(Dataset entries)
==> src/rtl/mul_arbiter.sv <==
// mul_arbiter: shares one sequential 32x32 signed multiplier among NREQ
// requesters.
//
// A round-robin arbiter grants one requester at a time. The grant is the
// accept of a valid/ready handshake. The block then starts the multiplier
// (ena+rst strobe), waits for dne or a timeout, and presents the product
// with the owner's id until the consumer takes it.
//
// Ports
//   clk, rst            clock, synchronous active-high reset
//   req_valid/req_ready per-requester handshake, ready is one-hot
//   req_a/req_b         operands of requester i at [32*i +: 32]
//   rsp_valid/rsp_ready response handshake
//   rsp_id/rsp_p/rsp_err owner, 64-bit product, timeout flag
//   mul_a/mul_b         registered operands to the multiplier
//   mul_ena/mul_rst     multiplier enable / start strobe
//   mul_p/mul_dne       multiplier product / done
module mul_arbiter #(
  parameter  int NREQ    = 4,
  parameter  int TIMEOUT = 48,
  localparam int IDW     = (NREQ > 1) ? $clog2(NREQ) : 1
) (
  input  logic                 clk,
  input  logic                 rst,
  input  logic [NREQ-1:0]      req_valid,
  input  logic [NREQ*32-1:0]   req_a,
  input  logic [NREQ*32-1:0]   req_b,
  output logic [NREQ-1:0]      req_ready,
  output logic                 rsp_valid,
  input  logic                 rsp_ready,
  output logic [IDW-1:0]       rsp_id,
  output logic [63:0]          rsp_p,
  output logic                 rsp_err,
  output logic [31:0]          mul_a,
  output logic [31:0]          mul_b,
  output logic                 mul_ena,
  output logic                 mul_rst,
  input  logic [63:0]          mul_p,
  input  logic                 mul_dne
);

  localparam int CW = (TIMEOUT > 1) ? $clog2(TIMEOUT) : 1;

  typedef enum logic [1:0] {S_IDLE, S_LAUNCH, S_WAIT, S_RESP} state_t;

  state_t         state, nxt;
  logic [IDW-1:0] last;
  logic [CW-1:0]  cnt;
  logic [IDW-1:0] gnt;
  logic           gnt_vld;

  // Requester index 'off' positions after 'base', wrapping at NREQ.
  function automatic logic [IDW-1:0] rr_idx(logic [IDW-1:0] base, int off);
    int s;
    s = int'(base) + off;
    return IDW'(s % NREQ);
  endfunction

  // Search starts just after the last winner, so the last winner ranks lowest.
  always_comb begin
    gnt     = '0;
    gnt_vld = 1'b0;
    for (int i = 1; i <= NREQ; i++) begin
      if (!gnt_vld && req_valid[rr_idx(last, i)]) begin
        gnt_vld = 1'b1;
        gnt     = rr_idx(last, i);
      end
    end
  end

  wire timed_out = (cnt == CW'(TIMEOUT - 1));

  // State register
  always_ff @(posedge clk) begin
    if (rst) state <= S_IDLE;
    else     state <= nxt;
  end

  // Next state
  always_comb begin
    nxt = state;
    case (state)
      S_IDLE:   if (gnt_vld) nxt = S_LAUNCH;
      S_LAUNCH: nxt = S_WAIT;
      S_WAIT:   if (mul_dne || timed_out) nxt = S_RESP;
      S_RESP:   if (rsp_ready) nxt = S_IDLE;
      default:  nxt = S_IDLE;
    endcase
  end

  // Outputs. Handshake and multiplier controls are masked during reset so
  // nothing is accepted or started while the state is still unknown.
  always_comb begin
    req_ready = '0;
    if (!rst && state == S_IDLE && gnt_vld) req_ready[gnt] = 1'b1;
    mul_ena   = !rst && (state == S_LAUNCH || state == S_WAIT);
    mul_rst   = !rst && (state == S_LAUNCH);
    rsp_valid = (state == S_RESP);
  end

  // Datapath. WAIT is entered only through LAUNCH, and LAUNCH restarts the
  // multiplier. A dne left over from the previous op is therefore cleared
  // before WAIT samples it.
  always_ff @(posedge clk) begin
    if (rst) begin
      last    <= IDW'(NREQ - 1);
      mul_a   <= '0;
      mul_b   <= '0;
      rsp_id  <= '0;
      rsp_p   <= '0;
      rsp_err <= 1'b0;
      cnt     <= '0;
    end else begin
      case (state)
        S_IDLE: if (gnt_vld) begin
          mul_a  <= req_a[32*gnt +: 32];
          mul_b  <= req_b[32*gnt +: 32];
          rsp_id <= gnt;
          last   <= gnt;
        end
        S_LAUNCH: cnt <= '0;
        S_WAIT: begin
          if (mul_dne) begin
            rsp_p   <= mul_p;
            rsp_err <= 1'b0;
          end else if (timed_out) begin
            rsp_p   <= '0;
            rsp_err <= 1'b1;
          end else begin
            cnt <= cnt + 1'b1;
          end
        end
        default: ;
      endcase
    end
  end

endmodule
$ cat src/rtl/mura_prog.sv
// mura_prog: programmable Moore FSM with priority-encoded request inputs and runtime-writable tables.
// Optional trace counters/endpoints enabled by defining MURA_TRACE_EN.
module mura_prog #(
  parameter int IN_W  = 4,
  parameter int ST_W  = 2,
  parameter int OUT_W = 2
) (
  input logic clk,
  input logic rst,
  mura_prog_if.slave b
);
  localparam int SEL_W = $clog2(IN_W + 1);
  localparam int NS = 2 ** ST_W;
  logic [ST_W-1:0]  nxt_tbl [NS][IN_W+1];
  logic [OUT_W-1:0] out_tbl [NS];
  logic [ST_W-1:0]  state, nxt;
  logic [SEL_W-1:0] win;
  logic             moved;
  always_ff @(posedge clk) begin
    state <= rst ? '0 : nxt;
    moved <= !rst && nxt != state;
  end
  always_comb begin
    win = SEL_W'(IN_W);
    for (int i = IN_W - 1; i >= 0; i--) win = b.a[i] ? SEL_W'(i) : win;
    nxt = b.step ? nxt_tbl[state][win] : state;
  end
  always_comb begin
    b.y       = out_tbl[state];
    b.state_o = state;
    b.moved   = moved;
  end
  // Writes land on the same edge as a step, so the step always sees the old contents.
  always_ff @(posedge clk) begin
    if (rst) begin
      for (int s = 0; s < NS; s++) begin
        out_tbl[s] <= OUT_W'(s == 0);
        for (int i = 0; i <= IN_W; i++) nxt_tbl[s][i] <= ST_W'(s);
      end
    end else if (b.cfg_we) begin
      if (b.cfg_kind) out_tbl[b.cfg_state] <= b.cfg_out;
      else if (b.cfg_sel <= SEL_W'(IN_W)) nxt_tbl[b.cfg_state][b.cfg_sel] <= b.cfg_next;
    end
  end
`ifdef MURA_TRACE_EN
  logic [15:0]     cnt;
  logic [ST_W-1:0] lf, lt;
  always_ff @(posedge clk) begin
    if (rst) begin
      cnt <= '0;
      lf  <= '0;
      lt  <= '0;
    end else if (nxt != state) begin
      cnt <= cnt + 16'(cnt != 16'hFFFF);
      lf  <= state;
      lt  <= nxt;
    end
  end
  assign b.trans_cnt = cnt;
  assign b.last_from = lf;
  assign b.last_to   = lt;
`else
  assign b.trans_cnt = '0;
  assign b.last_from = '0;
  assign b.last_to   = '0;
`endif
endmodule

**Directions for this task:**
Taking the entries above, print exactly the lines starting at the line with "output logic [NREQ-1:0]" and ending at the line with "wrapping at NREQ.", both included.

**Task result:**
  output logic [NREQ-1:0]      req_ready,
  output logic                 rsp_valid,
  input  logic                 rsp_ready,
  output logic [IDW-1:0]       rsp_id,
  output logic [63:0]          rsp_p,
  output logic                 rsp_err,
  output logic [31:0]          mul_a,
  output logic [31:0]          mul_b,
  output logic                 mul_ena,
  output logic                 mul_rst,
  input  logic [63:0]          mul_p,
  input  logic                 mul_dne
);

  localparam int CW = (TIMEOUT > 1) ? $clog2(TIMEOUT) : 1;

  typedef enum logic [1:0] {S_IDLE, S_LAUNCH, S_WAIT, S_RESP} state_t;

  state_t         state, nxt;
  logic [IDW-1:0] last;
  logic [CW-1:0]  cnt;
  logic [IDW-1:0] gnt;
  logic           gnt_vld;

  // Requester index 'off' positions after 'base', wrapping at NREQ.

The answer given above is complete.